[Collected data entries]
---*---

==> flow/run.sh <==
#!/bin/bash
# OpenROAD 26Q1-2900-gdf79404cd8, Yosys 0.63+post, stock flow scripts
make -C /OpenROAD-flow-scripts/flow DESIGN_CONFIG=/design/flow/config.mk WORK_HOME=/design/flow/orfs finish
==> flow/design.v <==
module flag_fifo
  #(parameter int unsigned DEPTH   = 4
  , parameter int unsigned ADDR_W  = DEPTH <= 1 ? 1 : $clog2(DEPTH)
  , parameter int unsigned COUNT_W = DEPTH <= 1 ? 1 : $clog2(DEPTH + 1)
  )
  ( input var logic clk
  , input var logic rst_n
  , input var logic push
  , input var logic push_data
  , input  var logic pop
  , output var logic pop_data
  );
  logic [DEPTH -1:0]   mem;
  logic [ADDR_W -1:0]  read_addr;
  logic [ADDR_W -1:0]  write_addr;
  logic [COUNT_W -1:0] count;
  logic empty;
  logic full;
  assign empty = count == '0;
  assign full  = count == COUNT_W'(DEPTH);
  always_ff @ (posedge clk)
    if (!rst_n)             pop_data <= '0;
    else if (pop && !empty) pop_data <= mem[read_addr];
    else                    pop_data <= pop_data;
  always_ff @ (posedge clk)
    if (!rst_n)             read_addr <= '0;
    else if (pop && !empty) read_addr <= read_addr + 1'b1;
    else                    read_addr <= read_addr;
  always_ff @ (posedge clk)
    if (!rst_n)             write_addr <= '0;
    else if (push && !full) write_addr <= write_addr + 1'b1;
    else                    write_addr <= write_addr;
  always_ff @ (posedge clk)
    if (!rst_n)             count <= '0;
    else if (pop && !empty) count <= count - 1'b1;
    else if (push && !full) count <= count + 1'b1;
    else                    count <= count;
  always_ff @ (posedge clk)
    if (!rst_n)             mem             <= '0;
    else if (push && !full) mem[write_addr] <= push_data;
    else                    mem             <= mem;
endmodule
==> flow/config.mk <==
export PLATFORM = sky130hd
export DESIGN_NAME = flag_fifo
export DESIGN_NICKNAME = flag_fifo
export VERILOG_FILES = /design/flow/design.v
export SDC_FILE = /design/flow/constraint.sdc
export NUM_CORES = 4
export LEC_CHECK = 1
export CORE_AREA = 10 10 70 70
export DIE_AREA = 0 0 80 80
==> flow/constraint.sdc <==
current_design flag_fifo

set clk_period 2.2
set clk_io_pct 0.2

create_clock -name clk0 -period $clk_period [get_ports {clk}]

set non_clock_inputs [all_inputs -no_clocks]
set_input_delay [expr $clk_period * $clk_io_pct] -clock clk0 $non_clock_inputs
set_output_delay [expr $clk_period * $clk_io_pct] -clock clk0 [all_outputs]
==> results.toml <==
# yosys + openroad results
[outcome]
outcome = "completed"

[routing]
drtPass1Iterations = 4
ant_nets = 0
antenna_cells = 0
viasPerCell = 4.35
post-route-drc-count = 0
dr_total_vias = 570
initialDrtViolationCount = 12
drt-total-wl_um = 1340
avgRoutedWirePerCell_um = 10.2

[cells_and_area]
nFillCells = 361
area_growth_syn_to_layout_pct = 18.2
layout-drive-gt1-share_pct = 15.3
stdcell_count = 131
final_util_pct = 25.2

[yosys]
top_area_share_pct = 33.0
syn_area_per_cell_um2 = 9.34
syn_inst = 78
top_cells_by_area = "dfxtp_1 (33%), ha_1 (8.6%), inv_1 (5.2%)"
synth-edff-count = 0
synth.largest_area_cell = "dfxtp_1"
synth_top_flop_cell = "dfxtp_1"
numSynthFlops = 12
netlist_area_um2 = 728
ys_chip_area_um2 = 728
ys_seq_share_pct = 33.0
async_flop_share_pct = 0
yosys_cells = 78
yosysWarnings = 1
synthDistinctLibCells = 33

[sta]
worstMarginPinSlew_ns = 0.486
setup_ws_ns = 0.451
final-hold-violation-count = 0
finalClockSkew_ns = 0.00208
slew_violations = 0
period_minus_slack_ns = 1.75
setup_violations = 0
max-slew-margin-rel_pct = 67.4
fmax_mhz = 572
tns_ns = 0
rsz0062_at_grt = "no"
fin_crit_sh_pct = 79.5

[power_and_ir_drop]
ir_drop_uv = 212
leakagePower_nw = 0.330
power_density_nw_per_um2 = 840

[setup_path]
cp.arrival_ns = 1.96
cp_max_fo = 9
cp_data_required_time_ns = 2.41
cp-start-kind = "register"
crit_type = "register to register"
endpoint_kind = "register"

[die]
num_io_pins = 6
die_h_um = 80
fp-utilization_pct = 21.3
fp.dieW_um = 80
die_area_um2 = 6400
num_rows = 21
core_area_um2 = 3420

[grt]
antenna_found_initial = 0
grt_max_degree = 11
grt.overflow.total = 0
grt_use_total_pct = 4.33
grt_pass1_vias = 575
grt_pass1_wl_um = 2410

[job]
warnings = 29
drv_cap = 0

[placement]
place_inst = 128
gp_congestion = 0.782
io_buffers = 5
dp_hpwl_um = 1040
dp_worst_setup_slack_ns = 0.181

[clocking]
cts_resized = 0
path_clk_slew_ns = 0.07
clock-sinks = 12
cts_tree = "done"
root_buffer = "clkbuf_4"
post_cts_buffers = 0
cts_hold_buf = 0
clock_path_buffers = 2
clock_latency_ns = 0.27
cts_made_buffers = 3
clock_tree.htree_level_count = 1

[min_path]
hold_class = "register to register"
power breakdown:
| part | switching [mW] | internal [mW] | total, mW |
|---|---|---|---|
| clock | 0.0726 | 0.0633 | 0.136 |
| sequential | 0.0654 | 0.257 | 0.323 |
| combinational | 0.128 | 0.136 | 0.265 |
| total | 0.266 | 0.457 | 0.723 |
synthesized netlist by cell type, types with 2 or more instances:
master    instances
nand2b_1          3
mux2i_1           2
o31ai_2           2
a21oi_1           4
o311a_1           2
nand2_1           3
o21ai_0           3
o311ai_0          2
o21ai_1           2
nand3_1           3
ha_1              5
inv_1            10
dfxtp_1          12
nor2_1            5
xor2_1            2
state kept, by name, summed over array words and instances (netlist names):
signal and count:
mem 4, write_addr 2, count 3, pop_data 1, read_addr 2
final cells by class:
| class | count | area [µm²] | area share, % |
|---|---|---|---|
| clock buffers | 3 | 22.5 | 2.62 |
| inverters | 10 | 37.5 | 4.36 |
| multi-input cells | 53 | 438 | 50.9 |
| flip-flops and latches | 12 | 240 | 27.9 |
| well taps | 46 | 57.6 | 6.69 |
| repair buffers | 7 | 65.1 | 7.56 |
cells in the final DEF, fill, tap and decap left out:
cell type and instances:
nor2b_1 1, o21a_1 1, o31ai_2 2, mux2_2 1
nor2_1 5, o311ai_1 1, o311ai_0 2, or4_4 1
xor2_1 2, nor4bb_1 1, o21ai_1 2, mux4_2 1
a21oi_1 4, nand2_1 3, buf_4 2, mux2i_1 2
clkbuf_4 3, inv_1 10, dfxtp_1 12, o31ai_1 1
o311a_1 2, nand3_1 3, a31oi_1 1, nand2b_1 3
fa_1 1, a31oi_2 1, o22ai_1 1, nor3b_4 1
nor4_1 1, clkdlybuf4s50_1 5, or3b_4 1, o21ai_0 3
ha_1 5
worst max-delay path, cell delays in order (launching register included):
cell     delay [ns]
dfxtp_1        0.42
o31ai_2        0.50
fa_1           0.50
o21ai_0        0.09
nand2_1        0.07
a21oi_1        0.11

---*---

▶ _Work to be completed_: Every entry must be repeated exactly; none may be skipped.

▶ _Written reply_:
==> flow/run.sh <==
#!/bin/bash
# OpenROAD 26Q1-2900-gdf79404cd8, Yosys 0.63+post, stock flow scripts
make -C /OpenROAD-flow-scripts/flow DESIGN_CONFIG=/design/flow/config.mk WORK_HOME=/design/flow/orfs finish
==> flow/design.v <==
module flag_fifo
  #(parameter int unsigned DEPTH   = 4
  , parameter int unsigned ADDR_W  = DEPTH <= 1 ? 1 : $clog2(DEPTH)
  , parameter int unsigned COUNT_W = DEPTH <= 1 ? 1 : $clog2(DEPTH + 1)
  )
  ( input var logic clk
  , input var logic rst_n
  , input var logic push
  , input var logic push_data
  , input  var logic pop
  , output var logic pop_data
  );
  logic [DEPTH -1:0]   mem;
  logic [ADDR_W -1:0]  read_addr;
  logic [ADDR_W -1:0]  write_addr;
  logic [COUNT_W -1:0] count;
  logic empty;
  logic full;
  assign empty = count == '0;
  assign full  = count == COUNT_W'(DEPTH);
  always_ff @ (posedge clk)
    if (!rst_n)             pop_data <= '0;
    else if (pop && !empty) pop_data <= mem[read_addr];
    else                    pop_data <= pop_data;
  always_ff @ (posedge clk)
    if (!rst_n)             read_addr <= '0;
    else if (pop && !empty) read_addr <= read_addr + 1'b1;
    else                    read_addr <= read_addr;
  always_ff @ (posedge clk)
    if (!rst_n)             write_addr <= '0;
    else if (push && !full) write_addr <= write_addr + 1'b1;
    else                    write_addr <= write_addr;
  always_ff @ (posedge clk)
    if (!rst_n)             count <= '0;
    else if (pop && !empty) count <= count - 1'b1;
    else if (push && !full) count <= count + 1'b1;
    else                    count <= count;
  always_ff @ (posedge clk)
    if (!rst_n)             mem             <= '0;
    else if (push && !full) mem[write_addr] <= push_data;
    else                    mem             <= mem;
endmodule
==> flow/config.mk <==
export PLATFORM = sky130hd
export DESIGN_NAME = flag_fifo
export DESIGN_NICKNAME = flag_fifo
export VERILOG_FILES = /design/flow/design.v
export SDC_FILE = /design/flow/constraint.sdc
export NUM_CORES = 4
export LEC_CHECK = 1
export CORE_AREA = 10 10 70 70
export DIE_AREA = 0 0 80 80
==> flow/constraint.sdc <==
current_design flag_fifo

set clk_period 2.2
set clk_io_pct 0.2

create_clock -name clk0 -period $clk_period [get_ports {clk}]

set non_clock_inputs [all_inputs -no_clocks]
set_input_delay [expr $clk_period * $clk_io_pct] -clock clk0 $non_clock_inputs
set_output_delay [expr $clk_period * $clk_io_pct] -clock clk0 [all_outputs]
==> results.toml <==
# yosys + openroad results
[outcome]
outcome = "completed"

[routing]
drtPass1Iterations = 4
ant_nets = 0
antenna_cells = 0
viasPerCell = 4.35
post-route-drc-count = 0
dr_total_vias = 570
initialDrtViolationCount = 12
drt-total-wl_um = 1340
avgRoutedWirePerCell_um = 10.2

[cells_and_area]
nFillCells = 361
area_growth_syn_to_layout_pct = 18.2
layout-drive-gt1-share_pct = 15.3
stdcell_count = 131
final_util_pct = 25.2

[yosys]
top_area_share_pct = 33.0
syn_area_per_cell_um2 = 9.34
syn_inst = 78
top_cells_by_area = "dfxtp_1 (33%), ha_1 (8.6%), inv_1 (5.2%)"
synth-edff-count = 0
synth.largest_area_cell = "dfxtp_1"
synth_top_flop_cell = "dfxtp_1"
numSynthFlops = 12
netlist_area_um2 = 728
ys_chip_area_um2 = 728
ys_seq_share_pct = 33.0
async_flop_share_pct = 0
yosys_cells = 78
yosysWarnings = 1
synthDistinctLibCells = 33

[sta]
worstMarginPinSlew_ns = 0.486
setup_ws_ns = 0.451
final-hold-violation-count = 0
finalClockSkew_ns = 0.00208
slew_violations = 0
period_minus_slack_ns = 1.75
setup_violations = 0
max-slew-margin-rel_pct = 67.4
fmax_mhz = 572
tns_ns = 0
rsz0062_at_grt = "no"
fin_crit_sh_pct = 79.5

[power_and_ir_drop]
ir_drop_uv = 212
leakagePower_nw = 0.330
power_density_nw_per_um2 = 840

[setup_path]
cp.arrival_ns = 1.96
cp_max_fo = 9
cp_data_required_time_ns = 2.41
cp-start-kind = "register"
crit_type = "register to register"
endpoint_kind = "register"

[die]
num_io_pins = 6
die_h_um = 80
fp-utilization_pct = 21.3
fp.dieW_um = 80
die_area_um2 = 6400
num_rows = 21
core_area_um2 = 3420

[grt]
antenna_found_initial = 0
grt_max_degree = 11
grt.overflow.total = 0
grt_use_total_pct = 4.33
grt_pass1_vias = 575
grt_pass1_wl_um = 2410

[job]
warnings = 29
drv_cap = 0

[placement]
place_inst = 128
gp_congestion = 0.782
io_buffers = 5
dp_hpwl_um = 1040
dp_worst_setup_slack_ns = 0.181

[clocking]
cts_resized = 0
path_clk_slew_ns = 0.07
clock-sinks = 12
cts_tree = "done"
root_buffer = "clkbuf_4"
post_cts_buffers = 0
cts_hold_buf = 0
clock_path_buffers = 2
clock_latency_ns = 0.27
cts_made_buffers = 3
clock_tree.htree_level_count = 1

[min_path]
hold_class = "register to register"
power breakdown:
| part | switching [mW] | internal [mW] | total, mW |
|---|---|---|---|
| clock | 0.0726 | 0.0633 | 0.136 |
| sequential | 0.0654 | 0.257 | 0.323 |
| combinational | 0.128 | 0.136 | 0.265 |
| total | 0.266 | 0.457 | 0.723 |
synthesized netlist by cell type, types with 2 or more instances:
master    instances
nand2b_1          3
mux2i_1           2
o31ai_2           2
a21oi_1           4
o311a_1           2
nand2_1           3
o21ai_0           3
o311ai_0          2
o21ai_1           2
nand3_1           3
ha_1              5
inv_1            10
dfxtp_1          12
nor2_1            5
xor2_1            2
state kept, by name, summed over array words and instances (netlist names):
signal and count:
mem 4, write_addr 2, count 3, pop_data 1, read_addr 2
final cells by class:
| class | count | area [µm²] | area share, % |
|---|---|---|---|
| clock buffers | 3 | 22.5 | 2.62 |
| inverters | 10 | 37.5 | 4.36 |
| multi-input cells | 53 | 438 | 50.9 |
| flip-flops and latches | 12 | 240 | 27.9 |
| well taps | 46 | 57.6 | 6.69 |
| repair buffers | 7 | 65.1 | 7.56 |
cells in the final DEF, fill, tap and decap left out:
cell type and instances:
nor2b_1 1, o21a_1 1, o31ai_2 2, mux2_2 1
nor2_1 5, o311ai_1 1, o311ai_0 2, or4_4 1
xor2_1 2, nor4bb_1 1, o21ai_1 2, mux4_2 1
a21oi_1 4, nand2_1 3, buf_4 2, mux2i_1 2
clkbuf_4 3, inv_1 10, dfxtp_1 12, o31ai_1 1
o311a_1 2, nand3_1 3, a31oi_1 1, nand2b_1 3
fa_1 1, a31oi_2 1, o22ai_1 1, nor3b_4 1
nor4_1 1, clkdlybuf4s50_1 5, or3b_4 1, o21ai_0 3
ha_1 5
worst max-delay path, cell delays in order (launching register included):
cell     delay [ns]
dfxtp_1        0.42
o31ai_2        0.50
fa_1           0.50
o21ai_0        0.09
nand2_1        0.07
a21oi_1        0.11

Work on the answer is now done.